Records contained in a dataset:
[config.mk]
export PLATFORM = sky130hd
export DESIGN_NAME = status_event_filter
export DESIGN_NICKNAME = d
export VERILOG_FILES = /design/src/design/status_event_pkg.sv /design/src/design/status_event_filter.sv /design/src/design/status_group.sv
export VERILOG_INCLUDE_DIRS = /design/src /design/src/design
export SDC_FILE = /design/constraint.sdc
export NUM_CORES = 1
export LEC_CHECK = 0
export ABC_AREA = 1
export BUFFER_PORTS_ARGS = -buffer_cell sky130_fd_sc_hd__buf_2
export CAP_MARGIN = 0
export CORE_UTILIZATION = 45
export DETAILED_ROUTE_END_ITERATION = 10
export GPL_ROUTABILITY_DRIVEN = 0
export PLACE_DENSITY = 0.6
export SLEW_MARGIN = 10
export SYNTH_ARGS = -nofsm -noshare
export SYNTH_HDL_FRONTEND = slang
export SYNTH_SLANG_ARGS = --single-unit
[constraint.sdc]
create_clock -name clock_i -period 2 [get_ports clock_i]
set_clock_uncertainty 0.1 [all_clocks]
set_input_delay 0.3 -clock clock_i [delete_from_list [all_inputs] [get_ports clock_i]]
set_output_delay 0.3 -clock clock_i [all_outputs]
set_load 0.01 [all_outputs]
[src/design/status_event_cfg.svh]
`ifndef STATUS_EVENT_CFG_SVH
`define STATUS_EVENT_CFG_SVH

// ----------------------------------------------------------------------
// Register byte offsets, group base plus register offset
// ----------------------------------------------------------------------
`define SE_OPERATION_BASE    8'h00
`define SE_QUESTIONABLE_BASE 8'h20
`define SE_GROUP_SPAN     8'h20
`define SE_EVENT_OFS      8'h00
`define SE_COND_OFS       8'h04
`define SE_ENABLE_OFS     8'h08
`define SE_FALL_OFS       8'h0c
`define SE_RISE_OFS       8'h10
`define SE_CONTROL_ADDR   8'h40
`define SE_SUMMARY_ADDR   8'h44

// ----------------------------------------------------------------------
// Control register strobe bits, summary register bits
// ----------------------------------------------------------------------
`define SE_CTRL_CLEAR_BIT 0
`define SE_CTRL_PRESET_BIT 1
`define SE_CTRL_INSTRST_BIT 2
`define SE_SUM_OPERATION_BIT    0
`define SE_SUM_QUESTIONABLE_BIT 1

// ----------------------------------------------------------------------
// Reset values
// ----------------------------------------------------------------------
`define SE_ENABLE_RST     16'h0000
`define SE_FALL_RST       16'h0000
`define SE_RISE_RST       16'hffff
`define SE_DEFINED_BITS   16'hffff

`endif

[src/design/status_event_pkg.sv]
package status_event_pkg;

  typedef enum logic [1:0] {
    RESP_OKAY,
    RESP_EXOKAY,
    RESP_SLVERR,
    RESP_DECERR
  } axi_resp_t;

  typedef enum logic [2:0] {
    SEL_NONE,
    SEL_EVENT,
    SEL_COND,
    SEL_ENABLE,
    SEL_FALL,
    SEL_RISE
  } group_sel_t;

endpackage

[src/design/status_event_filter.sv]
// Overview of operation
// - Two groups, operation and questionable, alike except for instrument reset
// - Condition register mirrors live inputs, read harmless
// - Vanished condition clears its bit by itself
// - Event register latches accepted transitions until cleared
// - Reading event register returns it then clears
// - Instrument reset leaves event registers alone
// - Falling mask bit latches 1-to-0 transitions
// - Rising mask bit latches 0-to-1 transitions
// - Both mask bits set latch either edge
// - Both mask bits clear never latch
// - Enable masks events into group summary bit
// - Clear status clears events, keeps enables
// - Preset clears enable, falling; sets rising
// - Registers written and read as binary values
// - Enable and both masks read back
// - Instrument reset clears gone questionable conditions
// - Questionable masked events drive questionable summary
// - Clear status hits every group at once
//
// The register offsets and the AXI4-Lite slave port were chosen for this implementation.
`timescale 1ns/10ps
`include "status_event_cfg.svh"

module status_event_filter
  import status_event_pkg::*;
#(
  parameter int ADDR_W = 8,
  parameter int WIDTH  = 16
) (
  // Clock and reset
  input  wire logic              clock_i,
  input  wire logic              nrst_i,
  // Live status conditions
  input  wire logic [WIDTH-1:0]  operation_cond_i,
  input  wire logic [WIDTH-1:0]  questionable_cond_i,
  // AXI4-Lite write address and data
  input  wire logic [ADDR_W-1:0] awaddr_i,
  input  wire logic [2:0]        awprot_i,
  input  wire logic              awvalid_i,
  output logic                   awready_o,
  input  wire logic [31:0]       wdata_i,
  input  wire logic [3:0]        wstrb_i,
  input  wire logic              wvalid_i,
  output logic                   wready_o,
  // AXI4-Lite write response
  output logic [1:0]             bresp_o,
  output logic                   bvalid_o,
  input  wire logic              bready_i,
  // AXI4-Lite read
  input  wire logic [ADDR_W-1:0] araddr_i,
  input  wire logic [2:0]        arprot_i,
  input  wire logic              arvalid_i,
  output logic                   arready_o,
  output logic [31:0]            rdata_o,
  output logic [1:0]             rresp_o,
  output logic                   rvalid_o,
  input  wire logic              rready_i,
  // Summary bits toward the status byte
  output logic                   operation_summary_bit_o,
  output logic                   questionable_summary_bit_o
);

  localparam int GROUPS = 2;

  // The decoder looks at the low address byte, so fewer than 8 bits cannot work
  if (ADDR_W < 8 || ADDR_W > 32) begin : g_bad_addr_w
    $error("status_event_filter: ADDR_W must be 8..32");
  end
  if (WIDTH != 16) begin : g_bad_width
    $error("status_event_filter: register map holds 16-bit registers");
  end

  // ----------------------------------------------------------------------
  // Decode helpers
  // ----------------------------------------------------------------------
  function automatic group_sel_t decode_sel(input logic [ADDR_W-1:0] addr, input int grp);
    logic [7:0] base;
    logic [7:0] a;
    base = (grp == 0) ? `SE_OPERATION_BASE : `SE_QUESTIONABLE_BASE;
    a = addr[7:0];
    decode_sel = SEL_NONE;
    if (addr[ADDR_W-1:7] == '0 && a >= base && a < 8'(base + `SE_GROUP_SPAN)) begin
      case (8'(a - base))
        `SE_EVENT_OFS:  decode_sel = SEL_EVENT;
        `SE_COND_OFS:   decode_sel = SEL_COND;
        `SE_ENABLE_OFS: decode_sel = SEL_ENABLE;
        `SE_FALL_OFS:   decode_sel = SEL_FALL;
        `SE_RISE_OFS:   decode_sel = SEL_RISE;
        default:        decode_sel = SEL_NONE;
      endcase
    end
  endfunction

  function automatic logic [WIDTH-1:0] merge_lanes(input logic [WIDTH-1:0] old,
                                                   input logic [31:0] data,
                                                   input logic [3:0] strb);
    logic [WIDTH-1:0] mask;
    mask = {{8{strb[1]}}, {8{strb[0]}}};
    merge_lanes = (old & ~mask) | (data[WIDTH-1:0] & mask);
  endfunction

  // ----------------------------------------------------------------------
  // Group instances
  // ----------------------------------------------------------------------
  logic [WIDTH-1:0] cond_in    [GROUPS];
  logic [WIDTH-1:0] grp_cond   [GROUPS];
  logic [WIDTH-1:0] grp_event  [GROUPS];
  logic [WIDTH-1:0] grp_enable [GROUPS];
  logic [WIDTH-1:0] grp_fall   [GROUPS];
  logic [WIDTH-1:0] grp_rise   [GROUPS];
  logic [WIDTH-1:0] grp_wdata  [GROUPS];
  logic             grp_sum    [GROUPS];
  logic             enable_wr  [GROUPS];
  logic             fall_wr    [GROUPS];
  logic             rise_wr    [GROUPS];
  logic             read_clear [GROUPS];
  logic             clear_pulse;
  logic             preset_pulse;
  logic             instrst_pulse;

  assign cond_in[0] = operation_cond_i;
  assign cond_in[1] = questionable_cond_i;

  genvar g;
  generate
    for (g = 0; g < GROUPS; g++) begin : grp
      status_group #(
        .WIDTH       (WIDTH),
        .DEFINED     (WIDTH'(`SE_DEFINED_BITS)),
        .INST_CLEARS (g == 1)
      ) u_group (
        .clock_i        (clock_i),
        .nrst_i         (nrst_i),
        .cond_pin_i     (cond_in[g]),
        .enable_wr_i    (enable_wr[g]),
        .fall_wr_i      (fall_wr[g]),
        .rise_wr_i      (rise_wr[g]),
        .wr_data_i      (grp_wdata[g]),
        .read_clear_i   (read_clear[g]),
        .clear_status_i (clear_pulse),
        .preset_i       (preset_pulse),
        .inst_reset_i   (instrst_pulse),
        .cond_o         (grp_cond[g]),
        .event_o        (grp_event[g]),
        .enable_o       (grp_enable[g]),
        .fall_o         (grp_fall[g]),
        .rise_o         (grp_rise[g]),
        .summary_o      (grp_sum[g])
      );
    end
  endgenerate

  // ----------------------------------------------------------------------
  // AXI4-Lite slave
  // ----------------------------------------------------------------------
  // Address and data are taken together in one cycle, only once both are
  // offered; this costs a cycle but keeps the slave free of holding regs.
  logic        next_awready, next_wready, next_bvalid, next_arready, next_rvalid;
  logic [1:0]  next_bresp, next_rresp;
  logic [31:0] next_rdata;
  logic        wr_fire, rd_fire, wr_hit, rd_hit;
  logic        ctrl_wr;
  group_sel_t  wsel [GROUPS];
  group_sel_t  rsel [GROUPS];

  always_comb begin
    next_awready = !awready_o && awvalid_i && wvalid_i && !bvalid_o;
    next_wready = next_awready;
    next_arready = !arready_o && arvalid_i && !rvalid_o;
    wr_fire = awready_o && awvalid_i;
    rd_fire = arready_o && arvalid_i;
    ctrl_wr = awaddr_i == ADDR_W'(`SE_CONTROL_ADDR);
    wr_hit = ctrl_wr;
    rd_hit = araddr_i == ADDR_W'(`SE_CONTROL_ADDR) || araddr_i == ADDR_W'(`SE_SUMMARY_ADDR);
    next_rdata = '0;
    if (araddr_i == ADDR_W'(`SE_SUMMARY_ADDR)) begin
      next_rdata[`SE_SUM_OPERATION_BIT] = operation_summary_bit_o;
      next_rdata[`SE_SUM_QUESTIONABLE_BIT] = questionable_summary_bit_o;
    end
    for (int i = 0; i < GROUPS; i++) begin
      wsel[i] = decode_sel(awaddr_i, i);
      rsel[i] = decode_sel(araddr_i, i);
      // Event and condition are read-only; a write there is refused
      if (wsel[i] == SEL_ENABLE || wsel[i] == SEL_FALL || wsel[i] == SEL_RISE) begin
        wr_hit = 1'b1;
      end
      if (rsel[i] != SEL_NONE) begin
        rd_hit = 1'b1;
      end
      enable_wr[i] = wr_fire && wsel[i] == SEL_ENABLE;
      fall_wr[i] = wr_fire && wsel[i] == SEL_FALL;
      rise_wr[i] = wr_fire && wsel[i] == SEL_RISE;
      case (wsel[i])
        SEL_ENABLE: grp_wdata[i] = merge_lanes(grp_enable[i], wdata_i, wstrb_i);
        SEL_FALL:   grp_wdata[i] = merge_lanes(grp_fall[i], wdata_i, wstrb_i);
        SEL_RISE:   grp_wdata[i] = merge_lanes(grp_rise[i], wdata_i, wstrb_i);
        default:    grp_wdata[i] = '0;
      endcase
      // Read data is captured in this same cycle, so the clear follows it
      read_clear[i] = rd_fire && rsel[i] == SEL_EVENT;
      case (rsel[i])
        SEL_EVENT:  next_rdata[WIDTH-1:0] = grp_event[i];
        SEL_COND:   next_rdata[WIDTH-1:0] = grp_cond[i];
        SEL_ENABLE: next_rdata[WIDTH-1:0] = grp_enable[i];
        SEL_FALL:   next_rdata[WIDTH-1:0] = grp_fall[i];
        SEL_RISE:   next_rdata[WIDTH-1:0] = grp_rise[i];
        default:    ;
      endcase
    end
    // Command strobes act only with lane 0 enabled
    clear_pulse = wr_fire && ctrl_wr && wstrb_i[0] && wdata_i[`SE_CTRL_CLEAR_BIT];
    preset_pulse = wr_fire && ctrl_wr && wstrb_i[0] && wdata_i[`SE_CTRL_PRESET_BIT];
    instrst_pulse = wr_fire && ctrl_wr && wstrb_i[0] && wdata_i[`SE_CTRL_INSTRST_BIT];

    next_bvalid = bvalid_o ? !bready_i : wr_fire;
    next_bresp = bresp_o;
    if (wr_fire) begin
      next_bresp = wr_hit ? RESP_OKAY : RESP_SLVERR;
    end
    next_rvalid = rvalid_o ? !rready_i : rd_fire;
    next_rresp = rresp_o;
    if (rd_fire) begin
      next_rresp = rd_hit ? RESP_OKAY : RESP_SLVERR;
    end
    if (!rd_fire) begin
      next_rdata = rdata_o;
    end else if (!rd_hit) begin
      next_rdata = '0;
    end
  end

  always_ff @(posedge clock_i or negedge nrst_i) begin
    if (!nrst_i) begin
      awready_o <= 1'b0;
      wready_o <= 1'b0;
      bvalid_o <= 1'b0;
      bresp_o <= RESP_OKAY;
      arready_o <= 1'b0;
      rvalid_o <= 1'b0;
      rresp_o <= RESP_OKAY;
      rdata_o <= '0;
    end else begin
      awready_o <= next_awready;
      wready_o <= next_wready;
      bvalid_o <= next_bvalid;
      bresp_o <= next_bresp;
      arready_o <= next_arready;
      rvalid_o <= next_rvalid;
      rresp_o <= next_rresp;
      rdata_o <= next_rdata;
    end
  end

  // ----------------------------------------------------------------------
  // Summary outputs
  // ----------------------------------------------------------------------
  // Group summaries are already registered; one more stage keeps both the
  // pins and the summary register word on the same flop.
  always_ff @(posedge clock_i or negedge nrst_i) begin
    if (!nrst_i) begin
      operation_summary_bit_o <= 1'b0;
      questionable_summary_bit_o <= 1'b0;
    end else begin
      operation_summary_bit_o <= grp_sum[0];
      questionable_summary_bit_o <= grp_sum[1];
    end
  end

  // ----------------------------------------------------------------------
  // Checks
  // ----------------------------------------------------------------------
  write_resp_a: assert property (@(posedge clock_i) disable iff (!nrst_i)
    (awready_o && awvalid_i) |=> bvalid_o)
    else $error("write response missing");

  read_resp_a: assert property (@(posedge clock_i) disable iff (!nrst_i)
    (arready_o && arvalid_i) |=> rvalid_o)
    else $error("read response missing");

  read_clear_a: assert property (@(posedge clock_i) disable iff (!nrst_i)
    (rd_fire && rsel[0] == SEL_EVENT) |=> rdata_o[WIDTH-1:0] == $past(grp_event[0])
      && (grp_event[0] & ~(grp_cond[0] ^ $past(grp_cond[0]))) == '0)
    else $error("event read returned wrong data");

  clear_keeps_enable_a: assert property (@(posedge clock_i) disable iff (!nrst_i)
    (clear_pulse && !preset_pulse && !enable_wr[1]) |=> grp_enable[1] == $past(grp_enable[1]))
    else $error("clear status changed enable");

  questionable_summary_bit_summary_a: assert property (@(posedge clock_i) disable iff (!nrst_i)
    ##2 questionable_summary_bit_o == |($past(grp_event[1], 2) & $past(grp_enable[1], 2)))
    else $error("questionable summary wrong");

  instrst_event_a: assert property (@(posedge clock_i) disable iff (!nrst_i)
    (instrst_pulse && !clear_pulse && !read_clear[1])
      |=> (grp_event[1] & $past(grp_event[1])) == $past(grp_event[1]))
    else $error("instrument reset disturbed events");

endmodule

[src/design/status_group.sv]
`timescale 1ns/10ps
`include "status_event_cfg.svh"

module status_group
  import status_event_pkg::*;
#(
  parameter int                WIDTH        = 16,
  parameter logic [WIDTH-1:0]  DEFINED      = WIDTH'(`SE_DEFINED_BITS),
  parameter bit                INST_CLEARS  = 1'b0
) (
  // Clock and reset
  input  wire logic             clock_i,
  input  wire logic             nrst_i,
  // Live status conditions from outside
  input  wire logic [WIDTH-1:0] cond_pin_i,
  // Register access
  input  wire logic             enable_wr_i,
  input  wire logic             fall_wr_i,
  input  wire logic             rise_wr_i,
  input  wire logic [WIDTH-1:0] wr_data_i,
  input  wire logic             read_clear_i,
  // Command strobes
  input  wire logic             clear_status_i,
  input  wire logic             preset_i,
  input  wire logic             inst_reset_i,
  // Register contents
  output logic      [WIDTH-1:0] cond_o,
  output logic      [WIDTH-1:0] event_o,
  output logic      [WIDTH-1:0] enable_o,
  output logic      [WIDTH-1:0] fall_o,
  output logic      [WIDTH-1:0] rise_o,
  output logic                  summary_o
);

  if (WIDTH < 1 || WIDTH > 32) begin : g_bad_width
    $error("status_group: WIDTH must be 1..32");
  end

  // ----------------------------------------------------------------------
  // Condition synchroniser and event latch
  // ----------------------------------------------------------------------
  logic [WIDTH-1:0] sync1, sync2, sync3;
  logic [WIDTH-1:0] next_cond, next_event, next_enable, next_fall, next_rise;
  logic [WIDTH-1:0] set_bits;
  logic             clear_now;
  logic             next_summary;

  always_comb begin
    // A bit only moves once the last two stages agree, except when instrument reset clears it with INST_CLEARS set
    next_cond = (sync2 & sync3) | (cond_o & (sync2 ^ sync3));
    if (INST_CLEARS && inst_reset_i) begin
      next_cond = next_cond & sync2 & sync3;
    end
    set_bits = (rise_o & next_cond & ~cond_o)
             | (fall_o & ~next_cond & cond_o);
    clear_now = read_clear_i | clear_status_i;
    // Set wins over clear so no transition is lost; instrument reset is ignored
    next_event = (clear_now ? '0 : event_o) | set_bits;
    next_enable = enable_o;
    next_fall = fall_o;
    next_rise = rise_o;
    if (enable_wr_i) next_enable = wr_data_i;
    if (fall_wr_i) next_fall = wr_data_i;
    if (rise_wr_i) next_rise = wr_data_i;
    if (preset_i) begin
      next_enable = enable_o & ~DEFINED;
      next_fall = fall_o & ~DEFINED;
      next_rise = rise_o | DEFINED;
    end
    next_summary = |(event_o & enable_o);
  end

  always_ff @(posedge clock_i or negedge nrst_i) begin
    if (!nrst_i) begin
      sync1 <= '0;
      sync2 <= '0;
      sync3 <= '0;
      cond_o <= '0;
      event_o <= '0;
      enable_o <= WIDTH'(`SE_ENABLE_RST);
      fall_o <= WIDTH'(`SE_FALL_RST);
      rise_o <= WIDTH'(`SE_RISE_RST);
      summary_o <= 1'b0;
    end else begin
      sync1 <= cond_pin_i;
      sync2 <= sync1;
      sync3 <= sync2;
      cond_o <= next_cond;
      event_o <= next_event;
      enable_o <= next_enable;
      fall_o <= next_fall;
      rise_o <= next_rise;
      summary_o <= next_summary;
    end
  end

  // ----------------------------------------------------------------------
  // Checks
  // ----------------------------------------------------------------------
  rise_latch_a: assert property (@(posedge clock_i) disable iff (!nrst_i)
    ((rise_o & next_cond & ~cond_o) != '0) |=> ((event_o & $past(rise_o & next_cond)) != '0))
    else $error("rising transition not latched");

  fall_latch_a: assert property (@(posedge clock_i) disable iff (!nrst_i)
    ((fall_o & ~next_cond & cond_o) != '0) |=> ((event_o & $past(fall_o & cond_o)) != '0))
    else $error("falling transition not latched");

  event_hold_a: assert property (@(posedge clock_i) disable iff (!nrst_i)
    !read_clear_i && !clear_status_i |=> ((event_o & $past(event_o)) == $past(event_o)))
    else $error("event bit dropped without clear");

  no_mask_a: assert property (@(posedge clock_i) disable iff (!nrst_i)
    (rise_o == '0 && fall_o == '0 && (read_clear_i || clear_status_i)) |=> event_o == '0)
    else $error("event set with both filters off");

  preset_regs_a: assert property (@(posedge clock_i) disable iff (!nrst_i)
    preset_i |=> ((enable_o & DEFINED) == '0 && (fall_o & DEFINED) == '0
                  && (rise_o & DEFINED) == DEFINED))
    else $error("preset values wrong");

  summary_or_a: assert property (@(posedge clock_i) disable iff (!nrst_i)
    ##1 summary_o == |($past(event_o) & $past(enable_o)))
    else $error("summary does not follow masked events");

  cond_stable_a: assert property (@(posedge clock_i) disable iff (!nrst_i)
    (sync2 == sync3 && !inst_reset_i) |=> cond_o == $past(sync3))
    else $error("condition does not mirror settled input");

endmodule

AIM OF THE TASK:
Which of the lines above mention the word "Command"? Pull those lines out.

WRITTEN SOLUTION:
    // Command strobes act only with lane 0 enabled
  // Command strobes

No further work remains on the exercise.